Born near Richmond, Surrey, in 1841, Beck worked in a family business until the deaths of his father and elder brother caused him to change direction.  He came to Swansea aged 31 and with two others formed the Elba Steel Company in Gowerton.  Following an abortive start, the company re-opened in 1878 and managed to successfully produce steel by the Siemens process.  With Beck’s financial expertise the firm expanded, later merging with Richard Thomas and Baldwins, forerunner of British Steel.

A bachelor, Roger Beck lived at The Rhyddings in Southward Lane, Langland, having the same housekeeper for thirty years and the same maidservant for twenty years, which speaks well of his character as an employer.  He responded to an 1897 drowning in Langland Bay by providing a lifebuoy and a lifesaving boat.  Like Graham Vivian of Clyne Castle he did not install a telephone, and furthermore he would travel to Swansea on the Mumbles Railway rather than own a car.

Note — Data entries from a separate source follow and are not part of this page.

This is an optimization exercise on Yosys and OpenROAD, whose aim is small area, a short achievable clock period and few clock cycles per item, not a production implementation.
Where RTL was checked, it was by simulation tests only, not by an equivalence proof against the original.
Only the layout flow was run in runs 1 and 2; the RTL was not checked for function there.
No activity file was given, so power comes from the tool's default toggle rates.

==> flow/design.v, too long to show whole: its modules and the start of the top module <==
// module bq_cascade: 417 lines
// module bq_enc: 13 lines
// module bq_fa: 4 lines
// module bq_ha: 4 lines
// module bq_sqa: 654 lines
// module bq_smac: 767 lines
// module bq_sz: 801 lines
module bq_cascade (
    input             clk,
    input             rst,
    input             cfg_we,
    input      [2:0]  cfg_sec,
    input      [2:0]  cfg_idx,
    input      [35:0] cfg_data,
    input             in_valid,
    output reg        in_ready,
    input      [35:0] in_data,
    output reg        out_valid,
    output reg [35:0] out_data,
    output reg        out_sat
);
  // ...
==> flow/flow/run.sh <==
#!/bin/bash
# Layout flow: the standard synthesis, then a clean-up of the full adders' polarity
# (flow/fapol.py: flips full adders so that the inverters Yosys left between them go away;
# registers and ports are untouched), then the standard ORFS flow from floorplan on, with
# its timing repair aimed at a period below the clock's (SETUP_SLACK_MARGIN).
set -euo pipefail
R=orfs/results/${FLOW_PLATFORM}/bq_cascade/base
MARGIN=${MARGIN:-11}
bash standard.sh synth > synth.log 2>&1
cp "$R/1_2_yosys.v" "$R/1_2_yosys_std.v"
python3 flow/fapol.py "$R/1_2_yosys_std.v" "$R/1_2_yosys.v" > fapol.log 2>&1
rm -f "$R/1_synth.odb"
bash standard.sh SETUP_SLACK_MARGIN=$MARGIN finish > finish.log 2>&1
==> flow/standard.sh <==
#!/bin/bash
# synth_recipe.tcl (not shown) runs the flow's synth.tcl, then flattens the netlist and writes it again
# the make line also repeats each setting of config.mk as NAME=value (left out here)
make -C /OpenROAD-flow-scripts/flow DESIGN_CONFIG=/design/flow/config.mk WORK_HOME=/design/flow/orfs CLKGATE_MAP_FILE= SYNTH_SCRIPT=/design/flow/synth_recipe.tcl "${@:-finish}"
==> flow/config.mk <==
export PLATFORM = sky130hd
export DESIGN_NAME = bq_cascade
export DESIGN_NICKNAME = bq_cascade
export VERILOG_FILES = /design/flow/design.v
export SDC_FILE = /design/flow/constraint.sdc
export NUM_CORES = 8
export LEC_CHECK = 0
export CAP_MARGIN = 20
export CORE_MARGIN = 2
export CORE_UTILIZATION = 30
export SLEW_MARGIN = 20
==> flow/constraint.sdc <==
create_clock -name core_clock -period 16.0 [get_ports {clk}]
set_input_delay 3.2000 -clock core_clock [delete_from_list [all_inputs] [get_ports {clk}]]
set_output_delay 3.2000 -clock core_clock [all_outputs]
set_load 0.01 [all_outputs]
Not shown: flow/flow/fapol.py
==> reports/results.tsv, run 1 <==
metric	value	unit
Port Buf Inserts	120	
Setup TNS Final	0	ns
nature of the critical path startpoint	flip-flop	
nets	41015	
status	finished clean	
Well Taps	17720	
comb pwr	0.00261	W
Max-Cap Viols	0	
Slew Limit Fails	0	
worst setup margin	10.95	ns
clock network power	0.0139	W
Lkg Pwr	179.9	nW
unrepaired setup endpoints after global routing	yes	
synthesized cell area	0.4029	mm2
largest stage delay on the critical path	0.96	ns
Die Height	1163	um
num ports	121	
RR Endpoint	qc1_1[51]	
NetSw	0.008283	W
CP Class	reg2reg	
Setup Skew	0.1113	ns
Peak VDD IR	0.1167	mV
clk tree area frac	4.415	%
DP Area	0.4206	mm2
multi-input logic area	0.2876	mm2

When Swansea’s General and Eye Hospital (now Home Gower) was a voluntary institution he was a major benefactor, from when he endowed a two-bed ward in 1911.

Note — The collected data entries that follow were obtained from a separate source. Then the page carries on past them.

From an optimization exercise on the open Yosys and OpenROAD flow, aimed at small area, a short achievable clock period and few clock cycles per item; shortcuts taken in it are not production practice.
RTL that was checked went through simulation tests only; none was proved equivalent to the original.
Power is estimated from default activity; no workload was simulated.

==> flow/design.v (excerpt) <==
module rs144_dec (
  input  wire        clk,
  input  wire        rst,
  input  wire        in_valid,
  output wire        in_ready,
  input  wire [7:0]  in_data,
  output wire        out_valid,
  input  wire        out_ready,
  output wire        out_fail,
  output wire [2:0]  out_nerr,
  output wire [31:0] out_pos,
  output wire [31:0] out_val
);
  function automatic [7:0] gf_mul(input [7:0] a, input [7:0] b);
    integer i;
    reg [7:0] p, aa;
    begin
      p  = 8'h00;
      aa = a;
      for (i = 0; i < 8; i = i + 1) begin
        if (b[i]) p = p ^ aa;
        aa = {aa[6:0], 1'b0} ^ (aa[7] ? 8'h1D : 8'h00);
      end
      gf_mul = p;
    end
  endfunction
  function automatic [7:0] to_tower(input [7:0] a);
    begin
      to_tower = ({8{a[0]}} & 8'h01) ^ ({8{a[1]}} & 8'h2b) ^ ({8{a[2]}} & 8'h40) ^
                 ({8{a[3]}} & 8'h21) ^ ({8{a[4]}} & 8'h32) ^ ({8{a[5]}} & 8'hc1) ^
                 ({8{a[6]}} & 8'h48) ^ ({8{a[7]}} & 8'h16);
    end
  endfunction
  function automatic [7:0] from_tower(input [7:0] a);
    begin
      from_tower = ({8{a[0]}} & 8'h01) ^ ({8{a[1]}} & 8'h4e) ^ ({8{a[2]}} & 8'h99) ^
  ...
Size: about 450 flip-flops, roughly 82 I/O pins, ~23000 um2 of cells after synthesis.
clock: 10.0 ns
lec_check: 0
cap_margin: 20
core_margin: 2
core_utilization: 60
cts_cluster_diameter: 100
cts_cluster_size: 20
place_density: 0.7
slew_margin: 20
standard.sh (not shown) runs the stock make flow with config.mk's settings and CLKGATE_MAP_FILE= SYNTH_SCRIPT=/design/flow/synth_recipe.tcl, a recipe that flattens the netlist after the stock synthesis.
==> flow/flow/run.sh <==
#!/bin/bash
# Standard layout, with timing repair aimed below the design's period.
set -euo pipefail
bash standard.sh SETUP_SLACK_MARGIN=6.85 finish > flow_make.log 2>&1
==> next run, changes <==
--- a/flow/design.v
+++ b/flow/design.v
@@ -121,27 +121,21 @@
       for (i = 0; i < 8; i = i + 1)
         syn[i] <= syn_nx[i];
   end
   reg  [7:0] S   [0:7];
   reg  [7:0] lam [0:4];      
   reg  [7:0] E   [0:4];      
   reg  [7:0] gam, d, tmp;
   reg  [3:0] L;
   reg  [2:0] k, k_nx;        
   reg  [3:0] sc, sc_nx;      
-  reg        f_dph, f_dmask, f_ua, f_ub, f_erot;
-  wire       f_init   = (bph == B_INIT);
-  wire       f_om     = (bph == B_OM);
-  wire       f_d0     = (sc == 4'd0);
-  wire       f_ufirst = (sc == 4'd6);
-  wire       f_lrot   = f_dph | f_ub;
-  wire       f_gl     = (bph == B_BM) & (sc == 4'd14);
+  reg        f_init, f_dph, f_d0, f_dmask, f_ua, f_ub, f_ufirst, f_lrot, f_erot, f_om, f_gl;
   wire [7:0] s0   = S[2];    
   wire       s0nz = |s0;
   wire [7:0] ma   = f_ub ? E[0] : lam[0];
   wire [7:0] mb   = f_dph ? S[0] : (f_ua ? gam : d);
   wire [7:0] prod = gf_mul(ma, mb);
   wire       cond    = (|d) && ({L, 1'b0} <= {2'b00, k});
   wire [7:0] lam_new = tmp ^ (f_ufirst ? 8'h00 : prod);
   wire [7:0] e_push  = cond ? lam[0] : (f_ufirst ? 8'h00 : E[0]);
   wire       c_commit;       
   wire       c_load_b;       
@@ -180,25 +174,31 @@
   wire bm_nx = (bph_nx == B_BM);
   wire om_nx = (bph_nx == B_OM);
   wire up_nx = bm_nx & (sc_nx >= 4'd5);
   always @(posedge clk) begin
     if (rst)
       bph <= B_IDLE;
     else
       bph <= bph_nx;
     k  <= k_nx;
     sc <= sc_nx;
+    f_init   <= (bph_nx == B_INIT);
     f_dph    <= (bm_nx | om_nx) & (sc_nx < 4'd5);
+    f_d0     <= (sc_nx == 4'd0);
     f_dmask  <= bm_nx | ({1'b0, sc_nx[2:0]} <= {1'b0, k_nx});
     f_ua     <= up_nx & sc_nx[0];
     f_ub     <= up_nx & ~sc_nx[0];
+    f_ufirst <= (sc_nx == 4'd6);
+    f_lrot   <= ((bm_nx | om_nx) & (sc_nx < 4'd5)) | (up_nx & ~sc_nx[0]);
     f_erot   <= (bm_nx & (sc_nx < 4'd4)) | (up_nx & ~sc_nx[0]) | (om_nx & (sc_nx == 4'd5));
+    f_om     <= om_nx;
+    f_gl     <= bm_nx & (sc_nx == 4'd14);
   end
   always @(posedge clk) begin
     if (b_load) begin
       for (i = 0; i < 8; i = i + 1)
         S[i] <= syn_nx[(10 - i) % 8];
     end else begin
       for (i = 0; i < 7; i = i + 1)
         S[i] <= S[i+1];
       S[7] <= S[0];
     end
What happened:
- via count rose by about 3.7%
- synthesized cell count rose by about 6%
- non-clock buffer count fell by 18
- die area rose by about 1.8%
- cell area stays flat
- clock power hardly moves
- wire length rose by 0.83%
- clock skew rose by 15 ps
- total power fell by 4.5%
- sequential share of layout area rose by 0.39 points
- global-route usage fell by 0.88 points
- area after synthesis rose by about 1.8%
- count of clock-buffer cells in the layout rose by 1
Testbench counts after the change, summed over its fixed seeds: cycles 116,677, items 800.
Function not checked in the first run of this note: the RTL went through the layout flow alone.

========
== job 101 ==
Another version of the RTL of rs144_dec (not shown whole).
Size: roughly 2300 cells after synthesis, ~460 flip-flops, about 23000 um2 of cells after synthesis.
==> flow/config.mk <==
export PLATFORM = sky130hd
export DESIGN_NAME = rs144_dec
export DESIGN_NICKNAME = rs144_dec
export VERILOG_FILES = /design/flow/design.v
export SDC_FILE = /design/flow/constraint.sdc
export NUM_CORES = 4
export LEC_CHECK = 0
export CAP_MARGIN = 20
export CORE_MARGIN = 2
export CORE_UTILIZATION = 60
export CTS_CLUSTER_DIAMETER = 100
export CTS_CLUSTER_SIZE = 20
export PLACE_DENSITY = 0.7
export SLEW_MARGIN = 20
==> flow/constraint.sdc <==
create_clock -name core_clock -period 10.0 [get_ports {clk}]
set_input_delay 2.0000 -clock core_clock [delete_from_list [all_inputs] [get_ports {clk}]]
set_output_delay 2.0000 -clock core_clock [all_outputs]
set_load 0.01 [all_outputs]
==> flow/flow/run.sh <==
#!/bin/bash
# Standard layout, with timing repair aimed below the design's period.
set -euo pipefail
bash standard.sh SETUP_SLACK_MARGIN=6.9 finish > flow_make.log 2>&1
Having completed the whole flow, job 101 delivered a layout that passed the timing, design-rule and antenna checks.
The inputs of job 105 differ from those of job 101 as listed below.
diff --git a/flow/design.v b/flow/design.v
--- a/flow/design.v
+++ b/flow/design.v
@@ -96,34 +96,33 @@
   reg  [7:0] acnt;           
   reg        v_r, v_first, v_last;
   reg  [7:0] d_r;
   reg  [7:0] syn [0:7];
   reg  [2:0] bph, bph_nx;    
   localparam [2:0] B_IDLE = 3'd0, B_INIT = 3'd1, B_BM = 3'd2, B_OM = 3'd3,
                    B_DONE = 3'd4, B_HAND = 3'd5;
   wire       acc     = in_valid & in_rdy;
   wire [7:0] acnt_nx = acc ? ((acnt == 8'd143) ? 8'd0 : acnt + 8'd1) : acnt;
-  wire       alast_nx = acc ? (acnt == 8'd142) : (acnt == 8'd143);
   reg  [7:0] syn_nx [0:7];
   always @* begin
     for (i = 0; i < 8; i = i + 1)
       syn_nx[i] = (v_first ? 8'h00 : gf_mul(syn[i], alpha_pow(i))) ^ d_r;
   end
   wire       b_load = v_r & v_last;
   assign in_ready = in_rdy;
   always @(posedge clk) begin
     if (rst) begin
       acnt   <= 8'd0;
       in_rdy <= 1'b1;
       v_r    <= 1'b0;
     end else begin
       acnt   <= acnt_nx;
-      in_rdy <= ~(alast_nx & (bph_nx != B_IDLE));
+      in_rdy <= ~((acnt_nx == 8'd143) && (bph_nx != B_IDLE));
       v_r    <= acc;
     end
     d_r     <= in_data;
     v_first <= (acnt == 8'd0);
     v_last  <= (acnt == 8'd143);
     if (v_r)
       for (i = 0; i < 8; i = i + 1)
         syn[i] <= syn_nx[i];
   end
@@ -248,19 +247,19 @@
   reg  [7:0] tw [0:3];
   reg        c_run, c_free;
   reg  [7:0] cpos;
   reg        v1, r1, first1, last1;
   reg  [7:0] lo1, ot1;       
   reg        v2, r2, first2, last2;
   reg  [7:0] n2;             
   reg  [3:0] di2;            
   reg        ov_valid, o_fail;
-  reg  [2:0] o_nerr, rem;     
+  reg  [2:0] o_nerr, nf;
   reg  [2:0] wL;
   reg        wbig;
   reg  [7:0] pos [0:3];
   reg  [7:0] val [0:3];
   wire       c_abort  = v2 & first2 & ov_valid & ~out_ready;
   assign     c_commit = v2 & first2 & ~c_abort;
   assign     c_load_b = (bph == B_DONE) & c_free;
   wire       c_load   = c_load_b | c_abort;
   wire       c_done;         
@@ -292,24 +291,24 @@
     di2    <= g16_inv(tw_norm(lo1));
     first2 <= first1;
     last2  <= last1;
   end
   wire [7:0] err_t   = {g16_mul(n2[7:4], di2), g16_mul(n2[3:0], di2)};
   wire [7:0] err_val = from_tower(err_t);
   wire [7:0] pos_w   = (cpos[7:1] == 7'd71) ? {7'd0, cpos[0]} : cpos + 8'd2;
   wire [2:0] wl_cur  = first2 ? L[2:0] : wL;
   wire       big_cur = first2 ? (L > 4'd4) : wbig;
-  wire [2:0] rem_cur = first2 ? L[2:0] : rem;
-  wire [1:0] slot    = rem_cur[1:0] - 2'd1;
-  wire [2:0] rem_fin = rem_cur - {2'b00, r2};
+  wire [2:0] nf_cur  = first2 ? 3'd0 : nf;
+  wire [1:0] slot    = wl_cur[1:0] - 2'd1 - nf_cur[1:0];
+  wire [2:0] nf_fin  = nf_cur + {2'b00, r2};
   wire       wr      = v2 & ~c_abort;
-  wire       fin_fail = big_cur | (rem_fin != 3'd0);
-  wire       fin     = wr & (last2 | ((big_cur | (rem_fin == 3'd0)) & ~last1));
+  wire       fin_fail = big_cur | (nf_fin != wl_cur);
+  wire       fin     = wr & (last2 | ((big_cur | (nf_fin == wl_cur)) & ~last1));
   assign     c_done  = fin & ~last2;
   reg  [3:0] upd;
   reg  [7:0] pos_t [0:3];
   reg  [7:0] val_t [0:3];
   always @* begin
     for (i = 0; i < 4; i = i + 1) begin
       if (fin & (fin_fail | (i[2:0] >= wl_cur))) begin
         upd[i]   = 1'b1;
         pos_t[i] = 8'h00;
@@ -337,31 +336,31 @@
         ov_valid <= 1'b0;
       if (fin)
         ov_valid <= 1'b1;
     end
     if (wr) begin
       if (first2) begin
         wL   <= L[2:0];
         wbig <= (L > 4'd4);
       end
-      rem  <= rem_fin;
+      nf   <= nf_fin;
     end
     if (rst) begin
       o_fail <= 1'b0;
       o_nerr <= 3'd0;
       for (i = 0; i < 4; i = i + 1) begin
         pos[i] <= 8'h00;
         val[i] <= 8'h00;
       end
     end else begin
       if (fin) begin
         o_fail <= fin_fail;
-        o_nerr <= fin_fail ? 3'd0 : wl_cur;
+        o_nerr <= fin_fail ? 3'd0 : nf_fin;
       end
       for (i = 0; i < 4; i = i + 1) begin
         pos[i] <= pos[i] ^ ({8{upd[i]}} & (pos_t[i] ^ pos[i]));
         val[i] <= val[i] ^ ({8{upd[i]}} & (val_t[i] ^ val[i]));
       end
     end
   end
   assign out_valid = ov_valid;
   assign out_fail  = o_fail;
### Flow results
Of job 101 and job 105, job 101 shows the lower inverter count of the layout excluding clock inverters, with job 105 above it. Job 105 vs. job 101: first-pass GRT wire length higher, final sequential cell count closely matched the old numbers, area share of and/or/nand/nor cells after synthesis +3.8 points, register-to-register slack shows an increase of 0.05 ns. Reported for job 101 and job 105, H-tree depth reported by CTS turned out identical to the last digit. Diff job 101 -> job 105 | clock buffer count in the final layout | decrease of 2. Going from job 101 to job 105, area of the core region now sits lower; clock power now sits at about the same level. Route | job 105 vs job 101 | wire longer in job 105. The higher path depth of the worst reg2reg path of job 101 and job 105 is in job 101. Job 101 -> job 105: clock transition at the register clock pins on the worst setup and hold paths after CTS flat. The setup slack was comparable across job 101 and job 105.
Testbench counts of job 105, summed over its fixed seeds: cycles 116,685, items 800.
No functional check of the RTL was part of job 101.

========
== v38 ==
Another version of the RTL of rs144_dec (not shown whole).
Size in the first run: roughly 2300 cells after synthesis, roughly 23000 um^2 of cells after synthesis.
==> flow/config.mk <==
export PLATFORM = sky130hd
export DESIGN_NAME = rs144_dec
export DESIGN_NICKNAME = rs144_dec
export VERILOG_FILES = /design/flow/design.v
export SDC_FILE = /design/flow/constraint.sdc
export NUM_CORES = 4
export LEC_CHECK = 0
export CAP_MARGIN = 20
export CORE_MARGIN = 2
export CORE_UTILIZATION = 60
export CTS_CLUSTER_DIAMETER = 100
export CTS_CLUSTER_SIZE = 20
export PLACE_DENSITY = 0.7
export SLEW_MARGIN = 20
==> flow/constraint.sdc <==
create_clock -name core_clock -period 10.0 [get_ports {clk}]
set_input_delay 2.0000 -clock core_clock [delete_from_list [all_inputs] [get_ports {clk}]]
set_output_delay 2.0000 -clock core_clock [all_outputs]
set_load 0.01 [all_outputs]
==> flow/flow/run.sh <==
#!/bin/bash
# Standard layout, with timing repair aimed below the design's period.
set -euo pipefail
bash standard.sh SETUP_SLACK_MARGIN=6.85 finish > flow_make.log 2>&1
Input changes introduced in v17 (baseline for comparison: v38):
diff --git a/flow/design.v b/flow/design.v
--- a/flow/design.v
+++ b/flow/design.v
@@ -120,32 +120,31 @@
     if (acc)
       for (i = 0; i < 8; i = i + 1)
         syn[i] <= syn_nx[i];
   end
   reg  [7:0] S   [0:7];
   reg  [7:0] lam [0:4];      
-  reg  [7:0] E   [0:4];      
+  reg  [7:0] E   [0:3];      
   reg  [7:0] gam, d, tmp;
   reg  [3:0] L;
   reg  [2:0] k, k_nx;        
   reg  [3:0] sc, sc_nx;      
-  reg        f_dph, f_dmask, f_ua, f_ub, f_erot;
+  reg        f_dph, f_dmask, f_ub, f_lrot, f_erot;
   wire       f_init   = (bph == B_INIT);
   wire       f_om     = (bph == B_OM);
   wire       f_d0     = (sc == 4'd0);
-  wire       f_ufirst = (sc == 4'd6);
-  wire       f_lrot   = f_dph | f_ub;
-  wire       f_gl     = (bph == B_BM) & (sc == 4'd14);
+  wire       f_b0     = (sc == 4'd13);           
+  wire       f_l0     = (bph == B_BM) & (sc == 4'd14);
   wire [7:0] s0   = S[2];    
   wire       s0nz = |s0;
   wire [7:0] ma   = f_ub ? E[0] : lam[0];
-  wire [7:0] mb   = f_dph ? S[0] : (f_ua ? gam : d);
+  wire [7:0] mb   = f_dph ? S[0] : (f_ub ? d : gam);
   wire [7:0] prod = gf_mul(ma, mb);
   wire       cond    = (|d) && ({L, 1'b0} <= {2'b00, k});
-  wire [7:0] lam_new = tmp ^ (f_ufirst ? 8'h00 : prod);
-  wire [7:0] e_push  = cond ? lam[0] : (f_ufirst ? 8'h00 : E[0]);
+  wire [7:0] lam_new = tmp ^ prod;
+  wire [7:0] e_push  = f_b0 ? (cond ? lam[1] : 8'h00) : (cond ? lam[0] : E[0]);
   wire       c_commit;       
   wire       c_load_b;       
   always @* begin
     bph_nx = bph;
     k_nx   = k;
     sc_nx  = sc;
@@ -176,25 +175,25 @@
       B_HAND: if (c_commit) bph_nx = B_IDLE;
       default: bph_nx = B_IDLE;
     endcase
   end
   wire bm_nx = (bph_nx == B_BM);
   wire om_nx = (bph_nx == B_OM);
-  wire up_nx = bm_nx & (sc_nx >= 4'd5);
+  wire up_nx = bm_nx & (sc_nx >= 4'd6) & (sc_nx <= 4'd13);
   always @(posedge clk) begin
     if (rst)
       bph <= B_IDLE;
     else
       bph <= bph_nx;
     k  <= k_nx;
     sc <= sc_nx;
     f_dph    <= (bm_nx | om_nx) & (sc_nx < 4'd5);
     f_dmask  <= bm_nx | ({1'b0, sc_nx[2:0]} <= {1'b0, k_nx});
-    f_ua     <= up_nx & sc_nx[0];
-    f_ub     <= up_nx & ~sc_nx[0];
-    f_erot   <= (bm_nx & (sc_nx < 4'd4)) | (up_nx & ~sc_nx[0]) | (om_nx & (sc_nx == 4'd5));
+    f_ub     <= up_nx & sc_nx[0];
+    f_lrot   <= ((bm_nx | om_nx) & (sc_nx < 4'd5)) | (bm_nx & (sc_nx == 4'd5)) | (up_nx & sc_nx[0]);
+    f_erot   <= (bm_nx & (sc_nx < 4'd3)) | (up_nx & sc_nx[0]) | (om_nx & (sc_nx == 4'd5));
   end
   always @(posedge clk) begin
     if (b_load) begin
       for (i = 0; i < 8; i = i + 1)
         S[i] <= syn_nx[(10 - i) % 8];
     end else begin
@@ -205,31 +204,31 @@
     if (f_init) begin
       lam[0] <= 8'h01;
       lam[1] <= s0;
       lam[2] <= 8'h00;
       lam[3] <= 8'h00;
       lam[4] <= 8'h00;
-      E[0]   <= s0nz ? 8'h01 : 8'h00;
-      E[1]   <= s0nz ? 8'h00 : 8'h01;
+      E[0]   <= s0nz ? 8'h00 : 8'h01;
+      E[1]   <= 8'h00;
       E[2]   <= 8'h00;
-      E[3]   <= 8'h00;
-      E[4]   <= 8'h00;
+      E[3]   <= s0nz ? 8'h01 : 8'h00;
       gam    <= s0nz ? s0 : 8'h01;
       L      <= s0nz ? 4'd1 : 4'd0;
     end else begin
       if (f_lrot) begin
         for (i = 0; i < 4; i = i + 1)
           lam[i] <= lam[i+1];
         lam[4] <= f_ub ? lam_new : lam[0];
-      end
+      end else if (f_l0)
+        lam[0] <= prod;
       if (f_erot) begin
-        for (i = 0; i < 4; i = i + 1)
+        for (i = 0; i < 3; i = i + 1)
           E[i] <= E[i+1];
-        E[4] <= f_ub ? e_push : (f_om ? d : E[0]);
+        E[3] <= f_ub ? e_push : (f_om ? d : E[0]);
       end
-      if (f_gl && cond) begin
+      if (f_l0 && cond) begin
         gam <= d;
         L   <= {1'b0, k} + 4'd1 - L;
       end
     end
     if (f_dph) begin
       if (f_d0)
@@ -266,13 +265,13 @@
   wire [7:0] om_val  = tw[0] ^ tw[1] ^ tw[2] ^ tw[3];
   always @(posedge clk) begin
     if (c_load) begin
       for (i = 0; i < 5; i = i + 1)
         tl[i] <= lam[i];
       for (i = 0; i < 4; i = i + 1)
-        tw[i] <= E[i+1];
+        tw[i] <= E[i];
     end else begin
       for (i = 1; i < 5; i = i + 1)
         tl[i] <= gf_mul(tl[i], alpha_pow(255 - i));
       for (i = 1; i < 4; i = i + 1)
         tw[i] <= gf_mul(tw[i], alpha_pow(255 - i));
     end
Findings:
- Sequential cell count: v17 vs v38 down 8
- Compared with v38, v17 shows part of the power in combinational logic higher by 0.5 points.
- Switching power as a share of total power was higher in v17 than in v38.
- Diff v38..v17 | initial standard-cell utilization of the core | negligible
- On HPWL after detailed placement: between v17 and v38, it ends up higher for v17.
- The global-route wire length before repair in v17 sits 2.8% above the value recorded for v38.
- [v17] share of power burned in the clock network fell 0.3 points relative to v38
- Per the comparison of v17 with v38, sequential fraction of total cell area dropped 0.56 points; number of different library cells in the post-synthesis netlist went up; total power about even; register area decreased by about 1.4% relative to the old numbers.
- The register bit total from synthesis of v17 falls short of that of v38 by 8.
- v17 against v38: share of the core filled with cells in the final layout flat; final standard cell area without fillers closely matched the old numbers.
Testbench counts of v17, summed over its fixed seeds: cycles 116,677, items 800.
Only the layout flow was run in v38; the RTL was not checked for function there.

what the ideal ports hide:
The flow's constraints put no driver on any port. The routed layouts listed below were extracted and timed again, unchanged, in two steps. Step 1 sets driving cells, clkbuf_16 on the clock port and buf_2 on the other inputs (assumed; they add their load-dependent delay and slew). Step 2 times the ports against the registers' clock, not the clock port: input delays grow and output delays shrink by t, the midpoint of the rising clock arrivals with the driver on. a / b / c = no drivers / after step 1 / after step 2; a / b = the first two.
run	t (ns)	setup WS [ns]	pins driven straight from the clock port
the first run of note 1	0.613	6.831 / 6.774 / 6.317	1
the second run of note 1	0.629	6.844 / 6.793 / 6.293	1
job 101	0.611	6.945 / 6.892 / 6.429	1
job 105	0.627	6.945 / 6.888 / 6.361	1
v38	0.603	6.830 / 6.777 / 6.288	1
v17	0.617	6.830 / 6.774 / 6.368	1
After both steps every run listed still meets setup and hold. For job 105, which loses most, drivers alone change the setup slack by -0.057 ns; drivers and shift together by -0.584 ns.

As treasurer of the appeal for a YMCA building on the corner of St Helen’s Road and Page Street, Beck pledged to add 5 per cent to all monies pledged, as did Sir Alfred Mond and a few others.  He laid one of the foundation stones in 1912. 

In 1914 he received public recognition when given the Freedom of the County Borough of Swansea, and he was elected chairman of Swansea Harbour Trust four years later.

When Brooklands in Ffynone came on the market, Beck purchased it for the Swansea Home for Orphan and Friendless Girls, of which he was a trustee.  They needed to move from cramped premises in Northampton Lane, though in the event the new orphanage was established at Killay House, and Brooklands was sold to the Corporation to become The Mansion House.

In February 1918 Beck took part in a Sunday night fund-raising entertainment at the Empire Theatre in Oxford Street.  This was on behalf of the War Prisoner Fund, of which he was a trustee, and for which the Daily Post, forerunner of the Evening Post, was campaigning.  Beck had known Charles Dickens, and that evening, with breaks for solo singing items, he recited without notes “A Christmas Carol” to a full theatre.  The Daily Post commented “Hoary headed, yet he was as upright as a dart at seventy-seven years of age; his ruddy cheery face put everybody in the best of spirits.”

In 1920 he purchased Parc Wern in Sketty, formerly Henry Hussey Vivian’s residence, with its 18-acre estate for £16,500, for a nurses’ training school with a site for a new hospital (though the building did not take place on that site).  When opened by Beck in 1922, its name was changed to Parc Beck.
He died aged eighty-two in 1923 and, after a simple funeral in keeping with his Quaker background, was buried in Oystermouth cemetery.  This philanthropist’s name endures on foundation stones of several buildings, along with Beck Hall in the Uplands, Roger Beck Way in Sketty, and Ffordd Beck in Gowerton, while his portrait hangs in Singleton Hospital’s boardroom.  Gren Neilson has given a fuller account of his many business and benevolent interests: Roger Beck’s wealth was neither hoarded nor used exclusively for himself, but dispersed to benefit others. 

1 comment:

  1. What a wonderful man - and yet so little is known about him in Swansea generally. Do you know why his grave faces a different way?